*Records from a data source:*

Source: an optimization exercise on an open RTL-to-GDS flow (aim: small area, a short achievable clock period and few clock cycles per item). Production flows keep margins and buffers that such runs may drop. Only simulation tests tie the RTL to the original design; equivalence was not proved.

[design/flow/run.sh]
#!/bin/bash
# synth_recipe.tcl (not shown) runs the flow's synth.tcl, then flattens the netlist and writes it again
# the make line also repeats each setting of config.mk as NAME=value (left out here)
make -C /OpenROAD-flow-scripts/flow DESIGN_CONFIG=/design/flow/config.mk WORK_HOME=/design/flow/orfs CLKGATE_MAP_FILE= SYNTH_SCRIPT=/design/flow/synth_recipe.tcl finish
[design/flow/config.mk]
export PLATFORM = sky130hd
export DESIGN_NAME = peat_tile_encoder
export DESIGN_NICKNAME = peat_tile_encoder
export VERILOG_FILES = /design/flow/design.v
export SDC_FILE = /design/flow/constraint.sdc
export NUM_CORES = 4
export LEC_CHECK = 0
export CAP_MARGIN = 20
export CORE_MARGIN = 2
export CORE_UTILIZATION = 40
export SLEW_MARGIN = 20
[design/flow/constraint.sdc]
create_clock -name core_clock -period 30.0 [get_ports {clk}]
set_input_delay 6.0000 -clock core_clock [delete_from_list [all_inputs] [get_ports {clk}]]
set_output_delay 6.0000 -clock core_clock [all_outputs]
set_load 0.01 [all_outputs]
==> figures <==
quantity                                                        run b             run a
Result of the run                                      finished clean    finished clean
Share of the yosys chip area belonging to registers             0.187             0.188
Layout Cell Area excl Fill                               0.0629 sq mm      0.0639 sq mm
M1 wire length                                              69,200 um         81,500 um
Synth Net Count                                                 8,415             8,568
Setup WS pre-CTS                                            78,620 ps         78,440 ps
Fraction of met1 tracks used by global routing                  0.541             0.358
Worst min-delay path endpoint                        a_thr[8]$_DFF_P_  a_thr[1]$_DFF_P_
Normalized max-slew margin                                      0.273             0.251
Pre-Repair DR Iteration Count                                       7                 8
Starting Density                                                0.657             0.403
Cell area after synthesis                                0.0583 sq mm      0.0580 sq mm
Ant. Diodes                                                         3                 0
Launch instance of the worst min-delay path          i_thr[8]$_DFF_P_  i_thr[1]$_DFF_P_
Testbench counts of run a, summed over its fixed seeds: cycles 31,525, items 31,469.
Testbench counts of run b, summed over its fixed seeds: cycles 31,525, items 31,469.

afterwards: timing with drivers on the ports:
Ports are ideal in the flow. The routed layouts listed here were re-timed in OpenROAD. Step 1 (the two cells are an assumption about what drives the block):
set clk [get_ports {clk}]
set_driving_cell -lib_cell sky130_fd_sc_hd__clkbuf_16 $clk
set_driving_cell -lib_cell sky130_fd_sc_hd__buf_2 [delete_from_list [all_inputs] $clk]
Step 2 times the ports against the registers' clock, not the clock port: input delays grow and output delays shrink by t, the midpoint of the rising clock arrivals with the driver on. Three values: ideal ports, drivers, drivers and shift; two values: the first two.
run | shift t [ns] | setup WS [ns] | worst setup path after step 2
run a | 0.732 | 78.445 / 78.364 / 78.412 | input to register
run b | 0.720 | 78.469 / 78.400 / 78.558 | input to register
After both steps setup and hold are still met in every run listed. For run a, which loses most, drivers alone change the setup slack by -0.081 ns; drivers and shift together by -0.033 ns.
...
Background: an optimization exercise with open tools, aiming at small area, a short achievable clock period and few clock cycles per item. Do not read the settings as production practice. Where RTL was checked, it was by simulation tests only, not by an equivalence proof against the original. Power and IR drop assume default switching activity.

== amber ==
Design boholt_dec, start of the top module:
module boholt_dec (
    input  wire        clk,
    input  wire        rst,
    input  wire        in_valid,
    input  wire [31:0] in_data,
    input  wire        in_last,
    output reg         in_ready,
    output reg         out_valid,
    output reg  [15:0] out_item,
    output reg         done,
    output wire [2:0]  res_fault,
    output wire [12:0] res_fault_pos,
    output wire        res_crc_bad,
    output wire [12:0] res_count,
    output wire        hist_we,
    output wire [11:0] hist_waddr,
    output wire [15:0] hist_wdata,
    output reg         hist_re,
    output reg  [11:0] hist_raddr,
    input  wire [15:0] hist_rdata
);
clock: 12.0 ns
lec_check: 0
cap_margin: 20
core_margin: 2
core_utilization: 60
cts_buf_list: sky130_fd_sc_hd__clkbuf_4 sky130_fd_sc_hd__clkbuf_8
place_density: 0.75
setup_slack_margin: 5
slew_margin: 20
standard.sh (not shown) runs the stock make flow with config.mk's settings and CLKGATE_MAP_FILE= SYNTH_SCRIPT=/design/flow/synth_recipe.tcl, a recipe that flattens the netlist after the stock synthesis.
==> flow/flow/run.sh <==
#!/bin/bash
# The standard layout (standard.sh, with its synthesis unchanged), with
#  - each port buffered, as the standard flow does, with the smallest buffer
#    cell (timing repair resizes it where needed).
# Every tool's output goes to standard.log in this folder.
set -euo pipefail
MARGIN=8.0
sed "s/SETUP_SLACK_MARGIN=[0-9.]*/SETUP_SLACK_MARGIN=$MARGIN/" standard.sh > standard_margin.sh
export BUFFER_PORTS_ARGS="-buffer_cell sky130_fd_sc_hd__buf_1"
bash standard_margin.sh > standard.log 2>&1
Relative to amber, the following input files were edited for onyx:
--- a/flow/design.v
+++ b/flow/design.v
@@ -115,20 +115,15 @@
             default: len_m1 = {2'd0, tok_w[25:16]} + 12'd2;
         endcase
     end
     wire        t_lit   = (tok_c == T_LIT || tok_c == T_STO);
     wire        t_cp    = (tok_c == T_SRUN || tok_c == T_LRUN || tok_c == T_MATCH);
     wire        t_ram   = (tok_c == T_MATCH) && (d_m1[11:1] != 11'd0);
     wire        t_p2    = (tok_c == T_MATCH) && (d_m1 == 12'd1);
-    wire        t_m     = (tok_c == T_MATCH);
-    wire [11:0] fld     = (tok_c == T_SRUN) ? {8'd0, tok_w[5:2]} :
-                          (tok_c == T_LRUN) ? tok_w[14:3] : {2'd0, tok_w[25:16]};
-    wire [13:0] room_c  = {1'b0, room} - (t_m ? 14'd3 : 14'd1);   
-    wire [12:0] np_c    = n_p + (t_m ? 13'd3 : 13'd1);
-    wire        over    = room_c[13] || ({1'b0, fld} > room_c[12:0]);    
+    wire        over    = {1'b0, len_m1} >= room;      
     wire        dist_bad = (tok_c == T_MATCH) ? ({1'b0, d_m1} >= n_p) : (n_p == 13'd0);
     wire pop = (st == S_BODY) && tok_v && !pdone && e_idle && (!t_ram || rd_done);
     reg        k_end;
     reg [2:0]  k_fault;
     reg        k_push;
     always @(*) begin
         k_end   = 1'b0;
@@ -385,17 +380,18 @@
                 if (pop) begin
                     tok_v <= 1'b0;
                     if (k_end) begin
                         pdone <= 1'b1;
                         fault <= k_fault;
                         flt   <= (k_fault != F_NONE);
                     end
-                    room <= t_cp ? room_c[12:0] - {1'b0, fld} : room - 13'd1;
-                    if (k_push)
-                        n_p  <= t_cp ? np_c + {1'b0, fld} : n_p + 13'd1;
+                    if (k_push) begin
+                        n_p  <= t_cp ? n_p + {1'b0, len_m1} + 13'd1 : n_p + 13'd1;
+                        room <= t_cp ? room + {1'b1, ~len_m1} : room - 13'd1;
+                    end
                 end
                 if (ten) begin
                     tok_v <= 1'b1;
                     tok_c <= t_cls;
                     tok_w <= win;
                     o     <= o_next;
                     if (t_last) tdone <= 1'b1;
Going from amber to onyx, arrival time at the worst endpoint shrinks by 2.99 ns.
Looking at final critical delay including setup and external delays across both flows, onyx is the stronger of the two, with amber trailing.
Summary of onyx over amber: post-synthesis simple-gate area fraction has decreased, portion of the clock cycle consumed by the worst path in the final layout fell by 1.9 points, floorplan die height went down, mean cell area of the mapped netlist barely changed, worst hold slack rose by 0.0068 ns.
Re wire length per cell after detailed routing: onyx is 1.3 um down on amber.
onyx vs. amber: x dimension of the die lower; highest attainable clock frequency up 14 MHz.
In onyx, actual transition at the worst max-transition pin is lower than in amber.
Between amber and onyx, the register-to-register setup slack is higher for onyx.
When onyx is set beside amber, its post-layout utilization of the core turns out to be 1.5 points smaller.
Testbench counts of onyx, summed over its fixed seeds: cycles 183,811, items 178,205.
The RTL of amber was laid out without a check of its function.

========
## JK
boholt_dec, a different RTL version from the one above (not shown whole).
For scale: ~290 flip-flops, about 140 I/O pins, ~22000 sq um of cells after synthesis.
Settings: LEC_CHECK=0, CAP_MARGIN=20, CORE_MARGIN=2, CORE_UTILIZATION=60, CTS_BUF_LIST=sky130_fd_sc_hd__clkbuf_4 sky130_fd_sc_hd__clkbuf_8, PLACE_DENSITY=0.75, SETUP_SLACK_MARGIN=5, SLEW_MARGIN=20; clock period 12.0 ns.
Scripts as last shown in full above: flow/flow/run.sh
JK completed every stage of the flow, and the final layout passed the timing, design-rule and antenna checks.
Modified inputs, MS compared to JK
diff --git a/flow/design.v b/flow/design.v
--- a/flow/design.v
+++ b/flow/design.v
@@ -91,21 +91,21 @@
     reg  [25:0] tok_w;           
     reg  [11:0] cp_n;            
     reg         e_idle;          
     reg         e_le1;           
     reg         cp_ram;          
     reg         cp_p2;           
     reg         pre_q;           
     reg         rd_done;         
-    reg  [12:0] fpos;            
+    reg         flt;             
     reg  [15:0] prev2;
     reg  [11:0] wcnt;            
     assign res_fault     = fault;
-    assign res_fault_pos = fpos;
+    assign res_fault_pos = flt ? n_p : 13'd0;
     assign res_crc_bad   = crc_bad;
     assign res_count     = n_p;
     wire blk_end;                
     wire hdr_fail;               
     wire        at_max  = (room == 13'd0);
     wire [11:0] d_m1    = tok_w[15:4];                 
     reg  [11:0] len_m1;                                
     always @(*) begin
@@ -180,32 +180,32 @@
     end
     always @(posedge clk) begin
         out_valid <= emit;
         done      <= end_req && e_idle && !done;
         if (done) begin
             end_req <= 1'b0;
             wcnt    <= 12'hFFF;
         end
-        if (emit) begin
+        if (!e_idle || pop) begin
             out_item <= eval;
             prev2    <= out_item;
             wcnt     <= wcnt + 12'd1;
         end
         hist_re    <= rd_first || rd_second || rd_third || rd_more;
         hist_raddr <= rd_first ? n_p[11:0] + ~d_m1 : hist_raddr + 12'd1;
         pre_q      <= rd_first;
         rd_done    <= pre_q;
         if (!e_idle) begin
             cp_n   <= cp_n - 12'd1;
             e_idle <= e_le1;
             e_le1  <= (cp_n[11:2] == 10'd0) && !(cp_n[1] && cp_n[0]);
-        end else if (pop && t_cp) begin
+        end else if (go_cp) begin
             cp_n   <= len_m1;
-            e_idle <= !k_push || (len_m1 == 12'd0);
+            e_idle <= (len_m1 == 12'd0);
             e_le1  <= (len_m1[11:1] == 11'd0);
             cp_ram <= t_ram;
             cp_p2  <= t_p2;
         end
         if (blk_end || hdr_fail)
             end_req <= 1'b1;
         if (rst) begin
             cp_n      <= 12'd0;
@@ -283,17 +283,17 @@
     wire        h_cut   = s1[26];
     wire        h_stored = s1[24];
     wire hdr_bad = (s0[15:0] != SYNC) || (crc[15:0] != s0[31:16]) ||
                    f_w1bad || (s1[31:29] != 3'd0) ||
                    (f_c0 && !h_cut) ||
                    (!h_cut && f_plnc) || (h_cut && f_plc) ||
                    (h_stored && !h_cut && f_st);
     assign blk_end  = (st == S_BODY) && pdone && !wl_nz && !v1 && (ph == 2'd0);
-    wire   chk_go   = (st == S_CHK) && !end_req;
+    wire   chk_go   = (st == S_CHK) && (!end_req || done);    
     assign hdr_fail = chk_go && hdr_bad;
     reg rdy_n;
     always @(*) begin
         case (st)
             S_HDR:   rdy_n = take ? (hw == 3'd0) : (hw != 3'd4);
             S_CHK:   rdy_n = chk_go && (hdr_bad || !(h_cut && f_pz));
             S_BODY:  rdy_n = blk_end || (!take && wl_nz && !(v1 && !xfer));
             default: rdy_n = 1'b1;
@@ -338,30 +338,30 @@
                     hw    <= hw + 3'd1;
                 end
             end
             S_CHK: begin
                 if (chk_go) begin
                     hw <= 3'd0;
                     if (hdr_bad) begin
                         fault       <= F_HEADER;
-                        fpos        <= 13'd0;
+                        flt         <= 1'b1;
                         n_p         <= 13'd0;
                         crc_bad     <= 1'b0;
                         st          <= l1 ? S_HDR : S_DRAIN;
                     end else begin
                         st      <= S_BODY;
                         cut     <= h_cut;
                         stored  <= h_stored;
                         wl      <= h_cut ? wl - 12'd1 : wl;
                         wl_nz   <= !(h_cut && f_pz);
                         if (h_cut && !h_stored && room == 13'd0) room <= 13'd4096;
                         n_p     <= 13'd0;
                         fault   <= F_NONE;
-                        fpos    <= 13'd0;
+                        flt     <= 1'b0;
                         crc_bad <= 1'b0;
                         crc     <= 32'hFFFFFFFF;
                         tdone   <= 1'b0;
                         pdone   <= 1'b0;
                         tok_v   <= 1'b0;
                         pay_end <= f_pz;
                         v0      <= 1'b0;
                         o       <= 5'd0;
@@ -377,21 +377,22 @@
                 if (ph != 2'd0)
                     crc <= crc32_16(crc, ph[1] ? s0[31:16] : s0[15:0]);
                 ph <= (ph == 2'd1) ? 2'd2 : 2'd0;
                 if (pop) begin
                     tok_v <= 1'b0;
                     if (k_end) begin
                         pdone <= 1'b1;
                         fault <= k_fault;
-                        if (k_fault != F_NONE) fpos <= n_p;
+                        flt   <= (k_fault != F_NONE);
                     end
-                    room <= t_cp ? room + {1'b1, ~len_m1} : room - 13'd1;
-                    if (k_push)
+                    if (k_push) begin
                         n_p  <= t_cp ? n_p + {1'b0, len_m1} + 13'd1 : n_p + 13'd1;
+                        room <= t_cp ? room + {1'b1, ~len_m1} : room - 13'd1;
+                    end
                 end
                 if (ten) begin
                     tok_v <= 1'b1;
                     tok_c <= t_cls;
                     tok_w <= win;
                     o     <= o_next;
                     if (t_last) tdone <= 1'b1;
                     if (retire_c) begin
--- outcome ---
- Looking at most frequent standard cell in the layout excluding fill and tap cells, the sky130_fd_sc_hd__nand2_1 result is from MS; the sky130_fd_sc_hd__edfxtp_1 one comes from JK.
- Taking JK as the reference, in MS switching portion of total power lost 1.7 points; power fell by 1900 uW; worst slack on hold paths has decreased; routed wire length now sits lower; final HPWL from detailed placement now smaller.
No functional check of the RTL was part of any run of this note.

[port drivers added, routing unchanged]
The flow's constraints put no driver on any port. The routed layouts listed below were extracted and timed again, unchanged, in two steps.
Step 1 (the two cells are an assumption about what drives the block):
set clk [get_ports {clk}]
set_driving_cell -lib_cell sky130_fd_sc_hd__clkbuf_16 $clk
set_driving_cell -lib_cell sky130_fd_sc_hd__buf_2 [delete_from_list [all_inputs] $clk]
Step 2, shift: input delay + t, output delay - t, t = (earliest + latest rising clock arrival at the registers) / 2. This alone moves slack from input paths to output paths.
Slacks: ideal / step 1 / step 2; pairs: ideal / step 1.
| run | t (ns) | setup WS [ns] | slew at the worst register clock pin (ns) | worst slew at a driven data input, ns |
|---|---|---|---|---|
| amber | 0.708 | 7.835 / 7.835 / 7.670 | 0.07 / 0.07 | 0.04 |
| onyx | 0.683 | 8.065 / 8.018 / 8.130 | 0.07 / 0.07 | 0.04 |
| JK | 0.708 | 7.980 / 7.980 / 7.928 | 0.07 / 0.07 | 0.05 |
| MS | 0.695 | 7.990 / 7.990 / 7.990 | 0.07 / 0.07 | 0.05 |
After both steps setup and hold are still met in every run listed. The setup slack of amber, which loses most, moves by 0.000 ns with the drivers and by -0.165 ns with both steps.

*WHAT YOU SHOULD DO:* From the records above, transcribe without alteration every line from the one with "Step 2 times" to the one with "run b | 0.720", inclusive.

*YOUR SOLUTION:*
Step 2 times the ports against the registers' clock, not the clock port: input delays grow and output delays shrink by t, the midpoint of the rising clock arrivals with the driver on. Three values: ideal ports, drivers, drivers and shift; two values: the first two.
run | shift t [ns] | setup WS [ns] | worst setup path after step 2
run a | 0.732 | 78.445 / 78.364 / 78.412 | input to register
run b | 0.720 | 78.469 / 78.400 / 78.558 | input to register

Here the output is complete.